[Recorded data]
────────

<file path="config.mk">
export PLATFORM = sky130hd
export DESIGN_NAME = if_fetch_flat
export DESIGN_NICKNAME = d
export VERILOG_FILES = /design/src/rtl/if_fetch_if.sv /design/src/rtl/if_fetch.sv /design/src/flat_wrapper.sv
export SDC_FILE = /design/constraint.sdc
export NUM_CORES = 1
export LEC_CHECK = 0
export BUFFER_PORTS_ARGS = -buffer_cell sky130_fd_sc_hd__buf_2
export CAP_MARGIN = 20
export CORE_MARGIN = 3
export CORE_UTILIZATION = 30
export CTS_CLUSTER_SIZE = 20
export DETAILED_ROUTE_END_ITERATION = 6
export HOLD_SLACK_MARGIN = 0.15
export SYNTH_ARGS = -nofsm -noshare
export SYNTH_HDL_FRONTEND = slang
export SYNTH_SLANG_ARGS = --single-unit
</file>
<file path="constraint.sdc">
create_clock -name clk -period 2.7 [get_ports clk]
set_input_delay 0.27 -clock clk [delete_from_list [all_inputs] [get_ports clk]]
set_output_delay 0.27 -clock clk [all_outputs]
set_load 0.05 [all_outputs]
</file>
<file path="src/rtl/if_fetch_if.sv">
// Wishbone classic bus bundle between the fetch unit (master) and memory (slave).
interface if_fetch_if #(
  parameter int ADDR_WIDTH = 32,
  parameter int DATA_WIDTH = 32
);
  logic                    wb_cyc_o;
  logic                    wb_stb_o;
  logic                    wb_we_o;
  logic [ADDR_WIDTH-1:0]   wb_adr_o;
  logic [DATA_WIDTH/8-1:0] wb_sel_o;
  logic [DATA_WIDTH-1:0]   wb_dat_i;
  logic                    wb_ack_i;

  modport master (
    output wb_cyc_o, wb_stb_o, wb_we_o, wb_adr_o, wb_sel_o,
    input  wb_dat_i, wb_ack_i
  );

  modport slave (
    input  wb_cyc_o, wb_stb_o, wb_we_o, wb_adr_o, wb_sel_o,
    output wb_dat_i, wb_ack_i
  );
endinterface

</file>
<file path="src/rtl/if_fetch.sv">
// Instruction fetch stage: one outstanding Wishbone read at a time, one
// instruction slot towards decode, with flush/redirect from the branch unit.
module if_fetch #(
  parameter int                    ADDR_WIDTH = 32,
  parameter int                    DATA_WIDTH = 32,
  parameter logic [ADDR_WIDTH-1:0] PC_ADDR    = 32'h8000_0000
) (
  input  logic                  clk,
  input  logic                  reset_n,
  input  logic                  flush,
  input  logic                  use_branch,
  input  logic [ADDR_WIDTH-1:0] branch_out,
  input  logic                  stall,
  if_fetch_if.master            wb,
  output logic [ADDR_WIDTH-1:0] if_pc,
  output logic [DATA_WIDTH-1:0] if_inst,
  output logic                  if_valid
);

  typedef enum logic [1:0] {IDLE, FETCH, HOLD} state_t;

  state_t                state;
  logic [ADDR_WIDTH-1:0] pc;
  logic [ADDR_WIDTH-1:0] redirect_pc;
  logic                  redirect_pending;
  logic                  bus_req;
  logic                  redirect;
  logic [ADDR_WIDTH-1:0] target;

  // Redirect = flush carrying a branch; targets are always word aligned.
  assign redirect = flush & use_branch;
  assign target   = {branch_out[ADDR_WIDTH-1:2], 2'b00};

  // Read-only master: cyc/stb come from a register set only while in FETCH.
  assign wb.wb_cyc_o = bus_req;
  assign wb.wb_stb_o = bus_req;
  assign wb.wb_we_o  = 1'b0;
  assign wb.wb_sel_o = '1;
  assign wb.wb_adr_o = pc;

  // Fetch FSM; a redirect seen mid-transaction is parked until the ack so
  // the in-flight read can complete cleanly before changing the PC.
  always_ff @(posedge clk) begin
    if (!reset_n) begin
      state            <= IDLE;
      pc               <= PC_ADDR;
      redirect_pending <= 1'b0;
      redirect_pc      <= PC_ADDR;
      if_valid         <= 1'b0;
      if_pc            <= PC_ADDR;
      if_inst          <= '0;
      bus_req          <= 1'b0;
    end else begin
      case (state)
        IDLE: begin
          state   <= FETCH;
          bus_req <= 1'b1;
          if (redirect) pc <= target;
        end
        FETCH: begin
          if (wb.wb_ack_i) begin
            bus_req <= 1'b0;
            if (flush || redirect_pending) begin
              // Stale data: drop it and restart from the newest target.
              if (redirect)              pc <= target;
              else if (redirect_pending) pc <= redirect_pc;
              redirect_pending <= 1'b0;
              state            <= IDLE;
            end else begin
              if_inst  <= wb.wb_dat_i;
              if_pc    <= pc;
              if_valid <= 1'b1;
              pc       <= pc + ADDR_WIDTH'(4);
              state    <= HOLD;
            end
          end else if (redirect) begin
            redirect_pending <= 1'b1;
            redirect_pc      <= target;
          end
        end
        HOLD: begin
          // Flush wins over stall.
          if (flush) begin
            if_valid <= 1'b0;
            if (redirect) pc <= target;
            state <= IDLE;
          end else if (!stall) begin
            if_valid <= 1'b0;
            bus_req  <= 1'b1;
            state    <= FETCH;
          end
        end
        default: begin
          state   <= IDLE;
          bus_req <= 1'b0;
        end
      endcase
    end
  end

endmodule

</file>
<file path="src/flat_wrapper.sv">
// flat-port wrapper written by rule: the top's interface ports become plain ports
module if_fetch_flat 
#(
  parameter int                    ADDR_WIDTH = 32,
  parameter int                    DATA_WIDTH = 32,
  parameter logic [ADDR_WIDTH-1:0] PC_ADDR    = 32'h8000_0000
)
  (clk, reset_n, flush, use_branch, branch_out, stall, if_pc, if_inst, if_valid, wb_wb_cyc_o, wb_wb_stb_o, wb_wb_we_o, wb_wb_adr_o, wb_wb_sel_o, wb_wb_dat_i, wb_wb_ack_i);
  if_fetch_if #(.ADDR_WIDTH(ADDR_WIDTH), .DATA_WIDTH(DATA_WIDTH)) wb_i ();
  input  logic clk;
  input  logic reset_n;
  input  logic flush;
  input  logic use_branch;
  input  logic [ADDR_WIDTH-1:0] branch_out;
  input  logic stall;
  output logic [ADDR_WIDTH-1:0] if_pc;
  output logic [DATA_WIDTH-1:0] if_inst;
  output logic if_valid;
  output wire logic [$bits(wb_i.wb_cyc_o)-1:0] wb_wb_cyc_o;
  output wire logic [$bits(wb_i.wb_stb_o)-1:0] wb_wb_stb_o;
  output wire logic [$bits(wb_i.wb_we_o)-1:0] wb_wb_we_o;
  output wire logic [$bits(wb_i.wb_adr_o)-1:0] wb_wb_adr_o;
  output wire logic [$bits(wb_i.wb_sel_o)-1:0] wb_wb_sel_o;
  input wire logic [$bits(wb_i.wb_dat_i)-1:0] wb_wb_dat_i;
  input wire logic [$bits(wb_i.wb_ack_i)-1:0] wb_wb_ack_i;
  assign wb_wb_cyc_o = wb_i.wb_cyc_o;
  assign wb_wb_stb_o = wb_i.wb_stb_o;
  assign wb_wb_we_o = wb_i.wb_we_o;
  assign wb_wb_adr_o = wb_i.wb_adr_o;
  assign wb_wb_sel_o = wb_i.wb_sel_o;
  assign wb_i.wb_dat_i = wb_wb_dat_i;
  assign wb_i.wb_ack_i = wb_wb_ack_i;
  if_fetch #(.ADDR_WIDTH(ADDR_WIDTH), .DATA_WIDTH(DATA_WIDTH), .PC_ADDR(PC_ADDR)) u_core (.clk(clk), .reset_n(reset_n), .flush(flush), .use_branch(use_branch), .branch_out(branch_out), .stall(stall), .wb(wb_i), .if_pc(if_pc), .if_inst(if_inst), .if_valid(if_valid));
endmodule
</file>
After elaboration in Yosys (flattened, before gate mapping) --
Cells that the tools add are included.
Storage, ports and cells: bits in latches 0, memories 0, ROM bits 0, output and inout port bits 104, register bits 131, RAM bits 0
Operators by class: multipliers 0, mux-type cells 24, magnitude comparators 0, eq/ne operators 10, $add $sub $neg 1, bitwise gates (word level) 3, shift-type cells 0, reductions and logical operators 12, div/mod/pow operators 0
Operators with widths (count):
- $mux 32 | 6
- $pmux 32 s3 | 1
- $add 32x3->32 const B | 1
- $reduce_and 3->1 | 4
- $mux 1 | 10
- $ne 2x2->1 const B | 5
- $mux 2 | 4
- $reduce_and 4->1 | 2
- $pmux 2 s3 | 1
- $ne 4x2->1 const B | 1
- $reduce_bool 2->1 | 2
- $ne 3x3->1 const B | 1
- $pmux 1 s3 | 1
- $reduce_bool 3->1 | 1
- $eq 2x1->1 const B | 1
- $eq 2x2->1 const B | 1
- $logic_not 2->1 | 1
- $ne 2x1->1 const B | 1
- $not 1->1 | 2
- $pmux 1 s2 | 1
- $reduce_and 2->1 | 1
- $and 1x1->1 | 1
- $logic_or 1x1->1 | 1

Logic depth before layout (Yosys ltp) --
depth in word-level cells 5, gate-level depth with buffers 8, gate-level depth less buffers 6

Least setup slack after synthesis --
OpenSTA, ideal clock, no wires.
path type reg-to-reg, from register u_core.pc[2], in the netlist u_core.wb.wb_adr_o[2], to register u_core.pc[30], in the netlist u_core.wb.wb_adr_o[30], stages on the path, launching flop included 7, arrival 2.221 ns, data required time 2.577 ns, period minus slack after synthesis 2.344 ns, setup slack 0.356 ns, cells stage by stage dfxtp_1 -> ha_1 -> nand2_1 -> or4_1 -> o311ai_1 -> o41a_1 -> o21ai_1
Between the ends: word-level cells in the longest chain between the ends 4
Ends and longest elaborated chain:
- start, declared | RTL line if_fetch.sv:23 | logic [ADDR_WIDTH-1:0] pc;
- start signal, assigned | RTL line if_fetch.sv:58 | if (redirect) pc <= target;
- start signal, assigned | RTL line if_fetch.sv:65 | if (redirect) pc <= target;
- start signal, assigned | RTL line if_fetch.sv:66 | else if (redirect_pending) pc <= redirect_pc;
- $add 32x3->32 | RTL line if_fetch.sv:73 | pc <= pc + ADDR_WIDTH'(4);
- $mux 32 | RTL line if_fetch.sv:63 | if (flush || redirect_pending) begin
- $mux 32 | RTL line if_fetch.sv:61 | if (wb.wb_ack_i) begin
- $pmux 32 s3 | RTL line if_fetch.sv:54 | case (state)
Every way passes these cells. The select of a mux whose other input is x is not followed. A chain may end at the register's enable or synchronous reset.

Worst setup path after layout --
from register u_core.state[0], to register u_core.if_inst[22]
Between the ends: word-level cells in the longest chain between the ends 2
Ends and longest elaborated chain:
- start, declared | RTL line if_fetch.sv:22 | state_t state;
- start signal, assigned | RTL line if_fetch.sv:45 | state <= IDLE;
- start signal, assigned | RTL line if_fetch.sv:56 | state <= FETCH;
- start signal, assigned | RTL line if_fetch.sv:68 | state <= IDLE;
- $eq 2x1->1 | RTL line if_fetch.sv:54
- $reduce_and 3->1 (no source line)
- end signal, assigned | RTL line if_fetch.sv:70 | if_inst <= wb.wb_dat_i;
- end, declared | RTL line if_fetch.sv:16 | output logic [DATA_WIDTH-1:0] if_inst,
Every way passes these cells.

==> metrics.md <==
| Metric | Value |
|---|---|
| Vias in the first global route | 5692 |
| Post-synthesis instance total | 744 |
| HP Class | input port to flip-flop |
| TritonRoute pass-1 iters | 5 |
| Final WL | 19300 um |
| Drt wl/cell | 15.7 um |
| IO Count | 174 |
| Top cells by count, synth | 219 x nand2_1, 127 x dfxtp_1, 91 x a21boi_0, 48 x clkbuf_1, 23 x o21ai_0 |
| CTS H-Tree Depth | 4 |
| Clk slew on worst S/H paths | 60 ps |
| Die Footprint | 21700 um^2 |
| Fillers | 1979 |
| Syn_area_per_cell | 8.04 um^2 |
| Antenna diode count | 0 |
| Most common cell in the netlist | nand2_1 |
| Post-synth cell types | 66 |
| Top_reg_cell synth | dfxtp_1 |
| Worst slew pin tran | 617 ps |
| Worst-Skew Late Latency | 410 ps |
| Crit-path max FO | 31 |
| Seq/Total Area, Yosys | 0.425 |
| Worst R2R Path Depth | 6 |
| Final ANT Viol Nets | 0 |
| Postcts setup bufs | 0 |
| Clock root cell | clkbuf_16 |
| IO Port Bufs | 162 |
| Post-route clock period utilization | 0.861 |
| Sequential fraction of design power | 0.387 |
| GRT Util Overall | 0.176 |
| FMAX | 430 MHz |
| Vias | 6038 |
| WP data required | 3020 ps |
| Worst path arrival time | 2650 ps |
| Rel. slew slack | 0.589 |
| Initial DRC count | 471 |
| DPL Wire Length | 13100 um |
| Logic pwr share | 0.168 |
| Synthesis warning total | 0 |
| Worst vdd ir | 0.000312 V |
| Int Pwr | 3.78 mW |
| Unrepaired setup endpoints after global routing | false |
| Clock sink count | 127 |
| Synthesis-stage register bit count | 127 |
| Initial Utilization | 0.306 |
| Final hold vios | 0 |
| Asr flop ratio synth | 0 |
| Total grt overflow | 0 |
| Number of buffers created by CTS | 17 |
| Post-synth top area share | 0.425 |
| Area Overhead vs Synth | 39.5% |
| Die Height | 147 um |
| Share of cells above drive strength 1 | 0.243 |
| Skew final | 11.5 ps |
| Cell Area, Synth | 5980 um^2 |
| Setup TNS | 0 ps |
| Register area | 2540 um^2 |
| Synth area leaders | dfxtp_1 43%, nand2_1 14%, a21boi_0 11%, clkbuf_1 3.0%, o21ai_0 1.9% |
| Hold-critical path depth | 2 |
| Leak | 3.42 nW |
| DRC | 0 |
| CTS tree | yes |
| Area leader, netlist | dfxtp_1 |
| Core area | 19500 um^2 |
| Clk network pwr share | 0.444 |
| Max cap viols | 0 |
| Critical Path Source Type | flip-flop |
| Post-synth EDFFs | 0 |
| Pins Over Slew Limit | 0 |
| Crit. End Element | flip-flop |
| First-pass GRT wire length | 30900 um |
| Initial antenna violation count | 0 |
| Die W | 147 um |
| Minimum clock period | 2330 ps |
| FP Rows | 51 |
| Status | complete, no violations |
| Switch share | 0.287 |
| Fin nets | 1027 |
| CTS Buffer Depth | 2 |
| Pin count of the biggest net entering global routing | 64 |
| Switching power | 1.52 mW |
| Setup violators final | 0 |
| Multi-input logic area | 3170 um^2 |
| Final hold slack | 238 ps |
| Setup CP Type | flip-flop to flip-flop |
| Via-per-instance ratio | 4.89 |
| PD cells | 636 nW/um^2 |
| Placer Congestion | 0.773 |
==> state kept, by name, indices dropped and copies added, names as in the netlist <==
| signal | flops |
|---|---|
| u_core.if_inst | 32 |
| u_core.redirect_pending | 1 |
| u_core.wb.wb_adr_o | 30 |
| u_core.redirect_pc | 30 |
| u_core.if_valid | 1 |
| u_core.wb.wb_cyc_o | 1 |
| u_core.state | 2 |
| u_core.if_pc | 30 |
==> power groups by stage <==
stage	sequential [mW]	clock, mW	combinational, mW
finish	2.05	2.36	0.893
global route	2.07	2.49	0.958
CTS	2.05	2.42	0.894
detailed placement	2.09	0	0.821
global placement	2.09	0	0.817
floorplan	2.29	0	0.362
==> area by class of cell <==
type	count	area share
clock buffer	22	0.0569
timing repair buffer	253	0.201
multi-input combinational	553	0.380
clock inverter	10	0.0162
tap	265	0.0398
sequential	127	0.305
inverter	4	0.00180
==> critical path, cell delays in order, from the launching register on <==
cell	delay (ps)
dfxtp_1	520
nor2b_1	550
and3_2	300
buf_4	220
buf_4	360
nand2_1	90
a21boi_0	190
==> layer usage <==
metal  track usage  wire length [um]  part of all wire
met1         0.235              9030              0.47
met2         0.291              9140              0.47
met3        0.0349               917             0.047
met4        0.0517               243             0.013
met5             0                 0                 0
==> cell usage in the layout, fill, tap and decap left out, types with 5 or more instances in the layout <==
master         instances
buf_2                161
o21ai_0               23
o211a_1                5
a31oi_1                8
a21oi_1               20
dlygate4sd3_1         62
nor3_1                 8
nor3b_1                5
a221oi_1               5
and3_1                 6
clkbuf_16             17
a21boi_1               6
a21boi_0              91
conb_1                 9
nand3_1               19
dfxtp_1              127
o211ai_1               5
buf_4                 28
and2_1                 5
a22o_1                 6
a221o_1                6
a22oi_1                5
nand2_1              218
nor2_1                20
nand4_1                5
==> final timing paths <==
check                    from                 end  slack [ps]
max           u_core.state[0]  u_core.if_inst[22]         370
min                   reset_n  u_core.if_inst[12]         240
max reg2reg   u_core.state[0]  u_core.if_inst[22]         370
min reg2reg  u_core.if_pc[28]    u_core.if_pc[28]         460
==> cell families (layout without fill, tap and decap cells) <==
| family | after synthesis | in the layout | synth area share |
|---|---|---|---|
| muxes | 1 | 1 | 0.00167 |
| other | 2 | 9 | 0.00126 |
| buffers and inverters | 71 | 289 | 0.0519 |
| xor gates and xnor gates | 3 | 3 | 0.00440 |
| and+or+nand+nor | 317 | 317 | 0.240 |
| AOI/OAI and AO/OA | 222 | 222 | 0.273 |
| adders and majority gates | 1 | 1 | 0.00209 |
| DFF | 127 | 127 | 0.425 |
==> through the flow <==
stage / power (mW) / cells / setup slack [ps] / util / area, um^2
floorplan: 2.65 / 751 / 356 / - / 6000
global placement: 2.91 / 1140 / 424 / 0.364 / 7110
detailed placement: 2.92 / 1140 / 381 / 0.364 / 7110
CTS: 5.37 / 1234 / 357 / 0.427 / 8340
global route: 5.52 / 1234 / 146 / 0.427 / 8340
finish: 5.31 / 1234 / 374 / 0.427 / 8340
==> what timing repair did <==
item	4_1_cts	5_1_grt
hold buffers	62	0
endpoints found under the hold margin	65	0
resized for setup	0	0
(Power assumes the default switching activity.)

────────

[Problem details]
Quote only the stretch of lines that starts the data above and ends with the line containing "export LEC_CHECK = 0", both included.

[Response box]
<file path="config.mk">
export PLATFORM = sky130hd
export DESIGN_NAME = if_fetch_flat
export DESIGN_NICKNAME = d
export VERILOG_FILES = /design/src/rtl/if_fetch_if.sv /design/src/rtl/if_fetch.sv /design/src/flat_wrapper.sv
export SDC_FILE = /design/constraint.sdc
export NUM_CORES = 1
export LEC_CHECK = 0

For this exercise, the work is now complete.